Saved entries:
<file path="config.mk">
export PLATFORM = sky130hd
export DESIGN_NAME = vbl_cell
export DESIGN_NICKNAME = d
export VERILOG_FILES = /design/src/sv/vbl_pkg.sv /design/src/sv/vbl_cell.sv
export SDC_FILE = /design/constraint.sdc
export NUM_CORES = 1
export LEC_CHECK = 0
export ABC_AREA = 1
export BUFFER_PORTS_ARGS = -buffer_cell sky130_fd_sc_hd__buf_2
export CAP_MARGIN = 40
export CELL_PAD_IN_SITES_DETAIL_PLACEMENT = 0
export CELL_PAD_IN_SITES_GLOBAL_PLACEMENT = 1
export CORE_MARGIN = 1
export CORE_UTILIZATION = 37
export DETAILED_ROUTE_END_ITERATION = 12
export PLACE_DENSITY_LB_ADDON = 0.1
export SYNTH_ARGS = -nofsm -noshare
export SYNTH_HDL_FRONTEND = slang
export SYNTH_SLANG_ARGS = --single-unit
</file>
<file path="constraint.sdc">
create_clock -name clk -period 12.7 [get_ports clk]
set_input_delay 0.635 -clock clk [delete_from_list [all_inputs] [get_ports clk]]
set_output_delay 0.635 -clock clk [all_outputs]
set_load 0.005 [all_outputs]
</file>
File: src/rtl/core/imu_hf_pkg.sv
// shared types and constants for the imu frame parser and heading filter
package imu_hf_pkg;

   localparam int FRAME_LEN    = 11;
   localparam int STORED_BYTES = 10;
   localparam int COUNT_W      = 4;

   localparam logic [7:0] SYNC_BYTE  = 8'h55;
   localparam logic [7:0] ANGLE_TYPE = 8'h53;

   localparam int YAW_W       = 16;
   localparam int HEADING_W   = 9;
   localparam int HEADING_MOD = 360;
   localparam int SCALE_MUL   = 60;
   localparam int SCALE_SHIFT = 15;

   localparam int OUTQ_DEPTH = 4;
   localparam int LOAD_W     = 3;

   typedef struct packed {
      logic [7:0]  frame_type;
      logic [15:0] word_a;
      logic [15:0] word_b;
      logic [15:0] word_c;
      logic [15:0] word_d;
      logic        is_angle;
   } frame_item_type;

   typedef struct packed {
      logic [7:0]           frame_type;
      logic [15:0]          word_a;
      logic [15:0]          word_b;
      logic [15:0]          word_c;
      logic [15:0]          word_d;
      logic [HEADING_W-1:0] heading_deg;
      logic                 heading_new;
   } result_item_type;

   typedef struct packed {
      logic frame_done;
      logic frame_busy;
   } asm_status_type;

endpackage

• TASK BRIEF: A verbatim restatement of all the entries above is required.

• RESULT OF THIS TASK:
<file path="config.mk">
export PLATFORM = sky130hd
export DESIGN_NAME = vbl_cell
export DESIGN_NICKNAME = d
export VERILOG_FILES = /design/src/sv/vbl_pkg.sv /design/src/sv/vbl_cell.sv
export SDC_FILE = /design/constraint.sdc
export NUM_CORES = 1
export LEC_CHECK = 0
export ABC_AREA = 1
export BUFFER_PORTS_ARGS = -buffer_cell sky130_fd_sc_hd__buf_2
export CAP_MARGIN = 40
export CELL_PAD_IN_SITES_DETAIL_PLACEMENT = 0
export CELL_PAD_IN_SITES_GLOBAL_PLACEMENT = 1
export CORE_MARGIN = 1
export CORE_UTILIZATION = 37
export DETAILED_ROUTE_END_ITERATION = 12
export PLACE_DENSITY_LB_ADDON = 0.1
export SYNTH_ARGS = -nofsm -noshare
export SYNTH_HDL_FRONTEND = slang
export SYNTH_SLANG_ARGS = --single-unit
</file>
<file path="constraint.sdc">
create_clock -name clk -period 12.7 [get_ports clk]
set_input_delay 0.635 -clock clk [delete_from_list [all_inputs] [get_ports clk]]
set_output_delay 0.635 -clock clk [all_outputs]
set_load 0.005 [all_outputs]
</file>
File: src/rtl/core/imu_hf_pkg.sv
// shared types and constants for the imu frame parser and heading filter
package imu_hf_pkg;

   localparam int FRAME_LEN    = 11;
   localparam int STORED_BYTES = 10;
   localparam int COUNT_W      = 4;

   localparam logic [7:0] SYNC_BYTE  = 8'h55;
   localparam logic [7:0] ANGLE_TYPE = 8'h53;

   localparam int YAW_W       = 16;
   localparam int HEADING_W   = 9;
   localparam int HEADING_MOD = 360;
   localparam int SCALE_MUL   = 60;
   localparam int SCALE_SHIFT = 15;

   localparam int OUTQ_DEPTH = 4;
   localparam int LOAD_W     = 3;

   typedef struct packed {
      logic [7:0]  frame_type;
      logic [15:0] word_a;
      logic [15:0] word_b;
      logic [15:0] word_c;
      logic [15:0] word_d;
      logic        is_angle;
   } frame_item_type;

   typedef struct packed {
      logic [7:0]           frame_type;
      logic [15:0]          word_a;
      logic [15:0]          word_b;
      logic [15:0]          word_c;
      logic [15:0]          word_d;
      logic [HEADING_W-1:0] heading_deg;
      logic                 heading_new;
   } result_item_type;

   typedef struct packed {
      logic frame_done;
      logic frame_busy;
   } asm_status_type;

endpackage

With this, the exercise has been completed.